Looking at Issues formulated by the parties in this appeal, they are substantially identical. Although, the Respondent on its part, had considered the issues for determination to two as against the six by the Appellant. It should be noticed that the Two (2) Issues of the Respondent’s Brief of Argument has encompassed all the Six (6) Issues formulated by the Appellant in his Brief of Argument which become conterminous in all respect, they raised the same question as to the validity of title of Appellant or Respondent to the land in dispute. The two sets of issues emanated from the grounds of appeal and the judgment in this matter. That being the case, I have opted to be guided by the issues as raised by the Respondent. The Respondent’s first issue covered the Appellant’s Issues One (1), Two (2) and Three (3) whether Plots 75 and 76, Akoredele Layout which are occupied by the Respondent are within the area covered by the Appellant’s purchase agreement with the Arigbede Family, Le. Exhibit ‘E/F18’.

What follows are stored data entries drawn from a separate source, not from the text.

===== src/rtl/chirp_seq_pkg.sv =====
// Shared types and constants for the chirp pulse sequencer and its timers.
package chirp_seq_pkg;

  localparam int CNT_W    = 16;
  localparam int PERIOD_W = 32;

  localparam int DEF_DDS_LATENCY    = 2;
  localparam int DEF_MIN_GAP        = 4;
  localparam int DEF_TIMEOUT_CYCLES = 1 << 20;

  typedef enum logic [2:0] {
    S_IDLE,
    S_INIT,
    S_ARM,
    S_PRE,
    S_CHIRP,
    S_POST,
    S_GAP,
    S_DONE
  } seq_state_e;

  typedef struct packed {
    logic [CNT_W-1:0]    num_pulses;
    logic [PERIOD_W-1:0] pulse_period;
    logic [CNT_W-1:0]    pre_capture;
    logic [CNT_W-1:0]    post_capture;
  } seq_cfg_t;

endpackage


===== src/rtl/chirp_seq_timer.sv =====
// Loadable down-counter with a zero flag; holds at zero until reloaded.
module chirp_seq_timer
  import chirp_seq_pkg::*;
#(
  parameter int W = PERIOD_W
) (
  input  logic         clk_245,
  input  logic         clk_245_rst,
  input  logic         load,
  input  logic [W-1:0] load_val,
  output logic         zero
);

  logic [W-1:0] count;

  always_ff @(posedge clk_245) begin
    if (clk_245_rst)         count <= '0;
    else if (load)           count <= load_val;
    else if (count != '0)    count <= count - W'(1);
  end

  assign zero = (count == '0);

endmodule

The issue of title to land and the proof thereto, had the starting point from the decision in Kodilinye Vs. Odu 2 WACA 336, and re-affirmed in subsequent cases like Aromire Vs. Awovemi (1972) 1 All NLR 101; Adebakin Vs. Odujebe (1972) 6SC 208. The dictum of Webber C.J. in Kodinlinye’s Case at Pages 337-8:-
‘The onus lies on the Plaintiff to satisfy the Court that he is entitled on the evidence brought by him to a declaration of title.

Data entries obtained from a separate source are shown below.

$ cat config.mk
export PLATFORM = sky130hd
export DESIGN_NAME = vga_dac_port_fml
export DESIGN_NICKNAME = d
export VERILOG_FILES = /design/src/rtl/vga_dac_port_fml.sv
export SDC_FILE = /design/constraint.sdc
export NUM_CORES = 1
export LEC_CHECK = 0
export ABC_AREA = 1
export ABC_CLOCK_PERIOD_IN_PS = 3100
export CAP_MARGIN = 5
export CORE_MARGIN = 8
export CORE_UTILIZATION = 54
export DETAILED_ROUTE_END_ITERATION = 8
export PLACE_DENSITY_LB_ADDON = 0.05
export SLEW_MARGIN = 20
export SYNTH_ARGS = -nofsm -noshare
export SYNTH_HDL_FRONTEND = slang
export SYNTH_SLANG_ARGS = --single-unit
$ cat constraint.sdc
create_clock -name clk -period 3.1 [get_ports clk]
set_input_delay 0.62 -clock clk [delete_from_list [all_inputs] [get_ports clk]]
set_output_delay 0.62 -clock clk [all_outputs]
set_load 0.005 [all_outputs]
$ cat src/rtl/vga_dac_port_fml.sv
// -----------------------------------------------------------------------------
// vga_dac_port_fml
//
// CPU-side port controller for the VGA DAC palette register file. Decodes the
// four DAC I/O ports (3C6 pixel mask, 3C7 read index / DAC state, 3C8 write
// index, 3C9 data), sequences the R/G/B component counters with palette index
// auto-increment, and drives the DAC register file's CPU read/write ports.
//
// Optional feature macro: VGA_DAC_PEL_MASK_EN
//   defined   : pel_mask is a CPU-writable register (reset 8'hFF)
//   undefined : pel_mask is tied to 8'hFF; 3C6 writes are acked and dropped
//
// Ports:
//   clk, rst_n            clock, asynchronous active-low reset
//   io_stb, io_we         CPU access request / direction (1 = write)
//   io_addr[1:0]          0 = 3C6, 1 = 3C7, 2 = 3C8, 3 = 3C9
//   io_wdat[7:0]          CPU write data
//   io_rdat[7:0]          CPU read data, registered, valid while io_ack = 1
//   io_ack                one-cycle completion pulse
//   pel_mask[7:0]         pixel mask to the VGA pixel path
//   write                 DAC write strobe (one cycle per 3C9 write)
//   write_data_cycle[1:0] component for the write (0 = R, 1 = G, 2 = B)
//   write_data_register   palette index for the write
//   write_data[3:0]       component value (io_wdat[5:2])
//   read_data_cycle[1:0]  live read component counter
//   read_data_register    live read palette index
//   read_data[3:0]        DAC read data, one cycle after cycle/register change
//
// Handshake: an access is a request held on io_stb; it is accepted only when
// the FSM is in IDLE, and completes with a single-cycle io_ack. io_stb seen in
// any other state is ignored, so a CPU that keeps io_stb high through io_ack
// cannot start a second access until the cycle after the ack.
// -----------------------------------------------------------------------------
module vga_dac_port_fml (
    input  logic       clk,
    input  logic       rst_n,
    input  logic       io_stb,
    input  logic       io_we,
    input  logic [1:0] io_addr,
    input  logic [7:0] io_wdat,
    output logic [7:0] io_rdat,
    output logic       io_ack,
    output logic [7:0] pel_mask,
    output logic       write,
    output logic [1:0] write_data_cycle,
    output logic [7:0] write_data_register,
    output logic [3:0] write_data,
    output logic [1:0] read_data_cycle,
    output logic [7:0] read_data_register,
    input  logic [3:0] read_data
);

    localparam logic [1:0] PORT_MASK  = 2'd0;
    localparam logic [1:0] PORT_RDIDX = 2'd1;
    localparam logic [1:0] PORT_WRIDX = 2'd2;
    localparam logic [1:0] PORT_DATA  = 2'd3;

    typedef enum logic [1:0] {
        IDLE  = 2'd0,
        RD_W0 = 2'd1,
        RD_W1 = 2'd2,
        ACK   = 2'd3
    } state_t;

    state_t     state;
    state_t     next_state;
    logic       accept;

    logic [7:0] wr_reg;
    logic [1:0] wr_cyc;
    logic [7:0] rd_reg;
    logic [1:0] rd_cyc;
    logic       rd_mode;

    // Component counters run 0 -> 1 -> 2 -> 0; value 3 is never produced.
    function automatic logic [1:0] next_cyc(input logic [1:0] cyc);
        return (cyc == 2'd2) ? 2'd0 : cyc + 2'd1;
    endfunction

    // ---------------- FSM: state register ----------------
    always_ff @(posedge clk or negedge rst_n) begin
        if (!rst_n) begin
            state <= IDLE;
        end else begin
            state <= next_state;
        end
    end

    // ---------------- FSM: next-state logic ----------------
    always_comb begin
        next_state = state;
        case (state)
            IDLE: begin
                if (io_stb) begin
                    // Only a 3C9 read needs the DAC, so only it takes the
                    // two wait states covering the DAC's registered read.
                    if (!io_we && io_addr == PORT_DATA) begin
                        next_state = RD_W0;
                    end else begin
                        next_state = ACK;
                    end
                end
            end
            RD_W0:   next_state = RD_W1;
            RD_W1:   next_state = ACK;
            ACK:     next_state = IDLE;
            default: next_state = IDLE;
        endcase
    end

    // ---------------- FSM: outputs ----------------
    always_comb begin
        accept = (state == IDLE) && io_stb;
        io_ack = (state == ACK);
    end

    assign read_data_cycle    = rd_cyc;
    assign read_data_register = rd_reg;

    // ---------------- Datapath ----------------
    always_ff @(posedge clk or negedge rst_n) begin
        if (!rst_n) begin
            io_rdat             <= 8'h00;
            write               <= 1'b0;
            write_data_cycle    <= 2'd0;
            write_data_register <= 8'h00;
            write_data          <= 4'h0;
            wr_reg              <= 8'h00;
            wr_cyc              <= 2'd0;
            rd_reg              <= 8'h00;
            rd_cyc              <= 2'd0;
            rd_mode             <= 1'b0;
        end else begin
            write <= 1'b0;

            if (accept) begin
                if (io_we) begin
                    case (io_addr)
                        PORT_RDIDX: begin
                            rd_reg  <= io_wdat;
                            rd_cyc  <= 2'd0;
                            rd_mode <= 1'b1;
                        end
                        PORT_WRIDX: begin
                            wr_reg  <= io_wdat;
                            wr_cyc  <= 2'd0;
                            rd_mode <= 1'b0;
                        end
                        PORT_DATA: begin
                            // DAC sees the pre-increment index/component.
                            write               <= 1'b1;
                            write_data_cycle    <= wr_cyc;
                            write_data_register <= wr_reg;
                            write_data          <= io_wdat[5:2];
                            wr_cyc              <= next_cyc(wr_cyc);
                            if (wr_cyc == 2'd2) begin
                                wr_reg <= wr_reg + 8'd1;
                            end
                        end
                        default: ; // 3C6 handled in the pel_mask block
                    endcase
                end else begin
                    case (io_addr)
                        PORT_MASK:  io_rdat <= pel_mask;
                        PORT_RDIDX: io_rdat <= {6'b0, rd_mode, rd_mode};
                        PORT_WRIDX: io_rdat <= wr_reg;
                        default:    ; // 3C9 read completes in RD_W1
                    endcase
                end
            end

            // 6-bit DAC byte layout: 4-bit component sits in bits [5:2].
            if (state == RD_W1) begin
                io_rdat <= {2'b00, read_data, 2'b00};
                rd_cyc  <= next_cyc(rd_cyc);
                if (rd_cyc == 2'd2) begin
                    rd_reg <= rd_reg + 8'd1;
                end
            end
        end
    end

    // ---------------- Pixel mask ----------------
`ifdef VGA_DAC_PEL_MASK_EN
    always_ff @(posedge clk or negedge rst_n) begin
        if (!rst_n) begin
            pel_mask <= 8'hFF;
        end else if (accept && io_we && io_addr == PORT_MASK) begin
            pel_mask <= io_wdat;
        end
    end
`else
    assign pel_mask = 8'hFF;
`endif

endmodule

## Word level (Yosys, flattened, before mapping)

Cells that the tools add are included.

| storage, ports and cells | value |
|---|---|
| register bits | 46 |
| input bits | 18 |
| output and inout port bits | 42 |
| logic and storage cells | 68 |

| cells by class | value |
|---|---|
| $add $sub $neg | 4 |
| eq/ne operators | 11 |
| multiplexer cells | 25 |
| reductions and logical operators | 17 |

Operator list:

| operator | count |
|---|---|
| $mux W8 | 9 |
| $pmux W8 S3 | 1 |
| $add A8 B1 Y8 const B | 2 |
| $mux W2 | 8 |
| $pmux W8 S2 | 1 |
| $reduce_and A3 Y1 | 5 |
| $eq A2 B2 Y1 const B | 6 |
| $reduce_bool A2 Y1 | 5 |
| $pmux W2 S4 | 1 |
| $add A2 B1 Y2 const B | 2 |
| $eq A2 B1 Y1 const B | 2 |
| $logic_not A2 Y1 | 2 |
| $ne A2 B1 Y1 const B | 2 |
| $pmux W2 S2 | 1 |
| $reduce_and A4 Y1 | 1 |
| $reduce_bool A4 Y1 | 1 |
| $mux W1 | 3 |
| $logic_and A1 B1 Y1 | 2 |
| $ne A2 B2 Y1 const B | 1 |
| $pmux W1 S2 | 1 |
| $logic_not A1 Y1 | 1 |

## Depth between registers and ports, before layout

Gate-level depths: netlist (run 1).

| depth | value |
|---|---|
| depth after elaboration | 6 |
| gate-level depth with buffers | 9 |
| depth with buffers taken out | 9 |

## Least setup slack after synthesis (run 1)

OpenSTA, ideal clock, no wires.

| path | value |
|---|---|
| kind | input to register |
| start | input port io_addr[0] |
| end | register io_rdat[4] |
| library setup time | 124 ps |
| data arrival time | 1476 ps |
| required time | 2976 ps |
| setup slack | 1499 ps |
| cell stages on the path | 9 |
| path buffers | 1 |
| cells stage by stage | inv_1 > ha_1 > inv_1 > nand2_1 > nand2_2 > nand2_4 > clkbuf_8 > nor2_1 > a21oi_1 |

| on the way | value |
|---|---|
| longest elaborated chain between the ends | 5 |
| elaborated cells between the ends (all ways) | 9 |
| classes of those cells | 2 x eq/ne; 4 x mux; 3 x reduce/logical |

RTL lines:

| item | line | text |
|---|---|---|
| start: declaration | 39 | `input logic [1:0] io_addr,` |
| $eq A2 B2 Y1, or another cell as far along | 163 | `case (io_addr)` |
| $pmux W8 S3 | 163 |  |
| $mux W8 | 137 | `if (io_we) begin` |
| $mux W8 | 136 | `if (accept) begin` |
| $mux W8 | 173 | `if (state == RD_W1) begin` |
| end signal: assignment | 164 | `PORT_MASK: io_rdat <= pel_mask;` |
| end signal: assignment | 165 | `PORT_RDIDX: io_rdat <= {6'b0, rd_mode, rd_mode};` |
| end signal: assignment | 174 | `io_rdat <= {2'b00, read_data, 2'b00};` |
| end: declaration | 41 | `output logic [7:0] io_rdat,` |

Several ways; a longest one is shown, not always the timed one. The select of a mux whose other input is x is not followed.
A chain may end at the register's enable or synchronous reset.

## Worst setup path after layout (run 1)

| path | value |
|---|---|
| start | input port io_addr[1] |
| end | register rd_reg[0] (netlist: read_data_register[0]) |

| on the way | value |
|---|---|
| longest elaborated chain between the ends | 6 |

RTL lines:

| item | line | text |
|---|---|---|
| $eq A2 B1 Y1 * | 138 | `case (io_addr)` |
| $mux W8 * | 138 |  |
| $mux W8 * | 137 |  |
| $mux W8 * | 136 |  |
| $mux W8 | 176 | `if (rd_cyc == 2'd2) begin` |
| $mux W8 * | 173 |  |
| end signal: assignment | 140 | `rd_reg <= io_wdat;` |
| end signal: assignment | 177 | `rd_reg <= rd_reg + 8'd1;` |
| end: declaration | 71 | `logic [7:0] rd_reg;` |

Mark *: on every way between the ends. The rest lies on a longest branch, timed or not.

==> metrics.txt, run 1 <==
status finished, final reports clean; max_cap viols 0; peak supply drop 0.429 mV; CP max stage delay 0.48 ns; CP arrival 2.28 ns; min cycle time layout 2.07 ns; internal reg-to-reg setup slack 1.29 ns; Syn Inst Count 337; max-slew violations 0; via-per-instance ratio 5.04; Core Area 0.00472 mm²; leakage power 1.57 nW; clk_lat worst skew 0.30 ns; Final Non-Filler Cells 452; Total Wirelength 6010 µm; Post-CTS Setup Bufs 0; post-route setup slack 1.03 ns; DR WL/cell 13.3 µm; Placed Cells 444; worst hold path class in -> async; gpl congestion 0.826; Synth warnings 0; Slew @ Worst Pin 0.600 ns; synth top area cells dfrtp_1 (43%), nand2_1 (14%), ha_1 (5.7%), nor2_1 (5.2%), nand3_1 (4.9%); total CTS buffers 5; clk slew on worst S/H paths 0.09 ns; Max Buffers Root-to-Sink 2; Slew headroom 60.0%; hold_buf cts 0; CP most frequent cell inv_1; most frequent cell after synthesis nand2_1; reg2reg end read_data_cycle[1]; R2R depth 5; via count 2277; Worst setup SP type primary input; delay-heaviest family, CP buffers and inverters; drt initial violations 124; layout cell share with drive strength beyond 1 8.31%; global-route wire length before repair 9880 µm; WP buf/inv 5; Die Wd 86.0 µm; WP data required 3.31 ns; Finished Core Util 69.2%; # port buffers 51; post-synth top area share 43.5%; part of the cycle the worst path needs 66.8%; Antenna Cells 0; slowest library cell on the worst path clkdlybuf4s50_1; PwrDens 901 mW/mm²; Yosys top cell by area dfrtp_1; Avg Synthesized Cell Area 7.86 µm²; RSZ-0062 raised after global routing false; CP endpoint kind flop; Post-synth top cells nand2_1 (102), dfrtp_1 (46), nor2_1 (37); # resized after CTS 0; Die Area 0.00740 mm²; TritonCTS clock tree yes; num ports 60; Levels on crit path 10; DRT Pass-1 Iters 5; Netlist cell types 29; Layout Skew 0.00882 ns; ys async rst share 100%; mapped cell area 0.00265 mm²; initial antenna violation count 0; total grt overflow 0; crit path cell chain clkdlybuf4s50_1 > inv_1 > ha_1 > inv_1 > nor2_2 > inv_1 > nand2_1 > nand3_1 > nand2_1 > inv_1; Rows 25; predominant post-synthesis flop cell dfrtp_1; number of fillers in the final layout 379; root buf cell clkbuf_8; initial cell density of the core 56.1%; Crit Path Class in -> reg; Tot GR Track Use 16.6%; DRC Markers 0; post-DP HPWL 4540 µm; largest net degree at the start of global routing 47; Post-synth EDFFs 0; vias in the first global route 2186; Sink Count 46; Layout Nets 414; critical path peak fanout 11; Reg-to-Reg Start state[0]; synthesized flop and latch total 46; Seq/Total Area, Yosys 43.5%; P&R area growth vs syn 23.5%; Antenna Nets Post-Route 0; setup violators final 0; dpl ws 0.691 ns; H-tree levels 2; Die Y 86.0 µm; Hold Vio Cnt, Final 0; setup TNS 0 ns; Max Clock Freq 483 MHz
metal layers:
metal  global-route usage (%)  share of wire [%]  vias up
met5                        0                  0        -
met4                     6.53                1.8        0
met3                     3.25                5.9       12
met2                     30.2                 51       56
met1                     18.3                 41     1068
li1                         -                  -     1141
worst max path at each step:
stage | slack [ns] | end | start
finish | 1.03 | read_data_register[0] | io_addr[1]
floorplan | 1.50 | io_rdat[4] | io_addr[0]
CTS | 1.03 | read_data_register[0] | io_addr[1]
global placement | 0.76 | read_data_register[0] | io_addr[1]
global route | 0.87 | read_data_register[0] | io_addr[1]
detailed placement | 0.69 | read_data_register[0] | io_addr[1]
worst reg2reg max path: stages (launching register included):
cell	delay, ns
dfrtp_1	0.39
inv_1	0.12
ha_1	0.40
inv_1	0.30
or2_2	0.36
o21ai_0	0.17
stage by stage:
stage	cell area, µm²	total power (W)	hold slack [ns]
final	3270	0.00295	0.303
after global routing	3270	0.00317	0.365
after CTS	3270	0.00298	0.485
after detailed placement	3120	0.00242	0.464
after global placement	3120	0.00238	0.459
after floorplan	2670	0.00184	0.324
layout make-up:
cell class	count	area (µm²)	area share (%)
timing repair buffer	52	515	15.8
clock inverter	2	60.1	1.84
multi-input combinational	248	1260	38.5
tap	67	83.8	2.56
sequential	46	1150	35.2
inverter	31	116	3.56
clock buffer	6	82.6	2.53
cells by family after synthesis:
| group | after synthesis | synth area share [%] |
|---|---|---|
| AO/OA/AOI/OAI | 44 | 10.0 |
| XOR/XNOR | 3 | 0.993 |
| adder cells (fa/ha/maj) | 12 | 5.67 |
| buffers and inverters | 50 | 9.92 |
| flip-flops | 46 | 43.5 |
| multiplexers | 4 | 1.51 |
| other | 1 | 0.142 |
| AND/OR/NAND/NOR | 177 | 28.3 |
report_power, final:
| part | internal (W) | total [W] | switching [W] |
|---|---|---|---|
| sequential | 0.000874 | 0.00113 | 0.000252 |
| clock | 0.000344 | 0.000555 | 0.000211 |
| combinational | 0.000661 | 0.00127 | 0.000604 |
placed cells by master, fill, tap and decap left out:
cell type        instances
buf_4                    2
a21oi_1                  7
nor2_4                   1
nand3_2                  3
nand3_1                 26
o21ai_2                  8
or2_2                    3
o221ai_1                 1
nor2_1                  37
mux2i_1                  4
clkbuf_8                 6
inv_2                    2
xor2_1                   3
conb_1                   8
nand2_4                  1
a31o_2                   1
dfrtp_1                 46
bufinv_16                2
nand2_2                  1
inv_1                   29
nor2_2                   2
o21ai_1                  4
o211ai_1                 3
clkdlybuf4s50_1         50
o21ai_0                 20
ha_1                    12
nand4_1                  1
nand2_1                102
Note: power is estimated with default switching activity, not from simulation.
==> run 2, diff against run 1 <==
--- a/config.mk
+++ b/config.mk
@@ -6,10 +6,10 @@
 export NUM_CORES = 1
 export LEC_CHECK = 0
 export ABC_AREA = 1
-export ABC_CLOCK_PERIOD_IN_PS = 3100
+export ABC_CLOCK_PERIOD_IN_PS = 1650
 export CAP_MARGIN = 5
 export CORE_MARGIN = 8
-export CORE_UTILIZATION = 54
+export CORE_UTILIZATION = 46
 export DETAILED_ROUTE_END_ITERATION = 8
 export PLACE_DENSITY_LB_ADDON = 0.05
 export SLEW_MARGIN = 20
==> constraint.sdc (replaced) <==
create_clock -name clk -period 1.65 [get_ports clk]
set_input_delay 0.33 -clock clk [delete_from_list [all_inputs] [get_ports clk]]
set_output_delay 0.33 -clock clk [all_outputs]
set_load 0.005 [all_outputs]
==> metrics.txt, run 2 (same netlist as run 1, synthesis figures left out) <==
status finished, final reports clean (unchanged); CP endpoint kind output pin (was flop); Final Non-Filler Cells 479 (was 452); leakage power 1.67 nW (was 1.57 nW); max_cap viols 0 (unchanged); Combinational Power Share 47.6% (was 43.0%); clk_lat worst skew 0.30 ns (about the same); H-tree levels 2 (unchanged); DR WL/cell 13.1 µm (was 13.3 µm); initial cell density of the core 47.8% (was 56.1%); P&R area growth vs syn 30.4% (was 23.5%); Crit Path Class reg -> out (was in -> reg); RSZ-0062 raised after global routing false (unchanged); Die Wd 91.9 µm (was 86.0 µm); Sink Count 46 (unchanged); vias in the first global route 2318 (was 2186); commonest cells after routing, fill and taps aside nand2_1 (102), clkdlybuf4s50_1 (49), dfrtp_1 (43) (was nand2_1 (102), clkdlybuf4s50_1 (50), dfrtp_1 (46)); WP data required 1.32 ns (was 3.31 ns); TritonCTS clock tree yes (unchanged); R2R depth 7 (was 5); Worst setup SP type flop (was primary input); slowest library cell on the worst path clkdlybuf4s50_1 (unchanged); CP arrival 1.25 ns (was 2.28 ns); via-per-instance ratio 4.90 (was 5.04); Die Area 0.00844 mm² (was 0.00740 mm²); setup violators final 0 (unchanged); reg2reg end read_data_register[6] (was read_data_cycle[1]); Antenna Cells 0 (unchanged); layout cell share with drive strength beyond 1 14.5% (was 8.31%); Placed Area 0.00332 mm² (was 0.00312 mm²); Max Buffers Root-to-Sink 2 (unchanged); # port buffers 51 (unchanged); num ports 60 (unchanged); Antenna Nets Post-Route 0 (unchanged); Layout Skew 0.00758 ns (was 0.00882 ns); switching power 0.00203 W (was 0.00107 W); critical path peak fanout 5 (was 11); global-route wire length before repair 10600 µm (was 9880 µm); largest net degree at the start of global routing 47 (unchanged); via count 2345 (was 2277); DRT Pass-1 Iters 4 (was 5); internal reg-to-reg setup slack 0.15 ns (was 1.29 ns); total grt overflow 0 (unchanged); min cycle time layout 1.58 ns; initial antenna violation count 0 (unchanged); Layout Nets 436 (was 414); power share of the clock group 13.4% (was 18.8%); crit path cell chain clkdlybuf4s50_1 (was clkdlybuf4s50_1 > inv_1 > ha_1 > inv_1 > nor2_2 > inv_1 > nand2_1 > nand3_1 > nand2_1 > inv_1); gpl congestion 0.838 (was 0.826); worst hold path class in -> async (unchanged); Hold Vio Cnt, Final 0 (unchanged); CP max stage delay 0.53 ns (was 0.48 ns); sequential power share 39.0% (was 38.2%); DRC Markers 0 (unchanged); Rows 27 (was 25); hold_buf cts 0 (unchanged); Tot GR Track Use 15.2% (was 16.6%); Core Area 0.00554 mm² (was 0.00472 mm²); Switching Share 37.7% (was 36.2%); Reg-to-Reg Start state[0] (unchanged); root buf cell clkbuf_8 (unchanged); final instance area 0.00345 mm² (was 0.00327 mm²); drt initial violations 76 (was 124); clk slew on worst S/H paths 0.09 ns (about the same); P_int 0.00335 W (was 0.00188 W); Die Y 91.9 µm (was 86.0 µm); commonest non-fill, non-tap cell in the layout nand2_1 (unchanged); worst hold slack 0.00159 ns (was 0.303 ns); part of the cycle the worst path needs 96.0%; peak supply drop 0.747 mV (was 0.429 mV); Max Clock Freq 631 MHz; Placed Cells 469 (was 444); delay-heaviest family, CP buffers and inverters (unchanged); max-slew violations 0 (unchanged); PwrDens 1560 mW/mm² (was 901 mW/mm²); post-DP HPWL 4810 µm (was 4540 µm); WP buf/inv 1 (was 5); Total Wirelength 6260 µm (was 6010 µm); total CTS buffers 5 (unchanged)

The Plaintiff must rely on the strength of his own case and not the weakness of the Defendant’s case. If the onus is not discharged, the weakness of the Defendant’s case will not help him and the proper judgment is for the Defendant. Such a judgment decrees no title to the Defendant he not having sought the declaration’.
The Plaintiff in a case of declaration of title to land, thus has the onus of satisfying the Court that he is entitled to judgment based on the evidence adduced by him in connection with the declaration sought by him. In proving his title, he can only rely on his own evidence alone and not on the weakness of the Defendant’s case. This position was re-stated by the Supreme Court in Aromire Vs. Awoyemi (Supra) at Pages 112-113 where it said:-
”The Plaintiff claimed that they were trespassers, but assuming that they were indeed the Plaintiff in order to evict them must show a better title and cannot succeed in doing so by canvassing a title which itself was demonstrated to be defective. The learned trial Judge observed in a number of passages that the Appellants had not proved their title, or that, the land in dispute fall within Exhibit ‘E’. On the strength of the authorities, the Plaintiff’s title must first be considered and decided upon before a consideration of the title of the Defendants arises’. The instant matter before this Court had a chequered history. The Respondent before this Court, was the Plaintiff in the lower Court and the Appellant herein, was the Defendant/Counter-claimant. The Respondent’s suit at the lower Court arises out a claim to set aside execution by the Appellant of a judgment of a Court of concurrent jurisdiction. The Appellant had obtained judgment in Suit No. I/411/93 against certain Defendants for trespass and injunction in respect of a parcel of land. The Defendants in that suit did not include the Respondent in this case. Consequently, it was contended on behalf of the Respondent that execution was wrongly levied against her own houses located on Plots 75 and 76, Akoredele Layout. The contention of the Appellant is that, the Survey Plans attached to Exhibits ‘C’ and ‘D’ fall within the Appellant’s Survey Plan No. Kesh/Y/1646 dated 26th November, 1979, tendered and admitted as Exhibit ‘P’. The Appellant therefore maintained that, Plots 75 and 76 in dispute are adjacent to the remaining Appellant’s parcel of land in dispute and contained in the Exhibits ‘P’, ‘M’, ‘N’ and ‘O’.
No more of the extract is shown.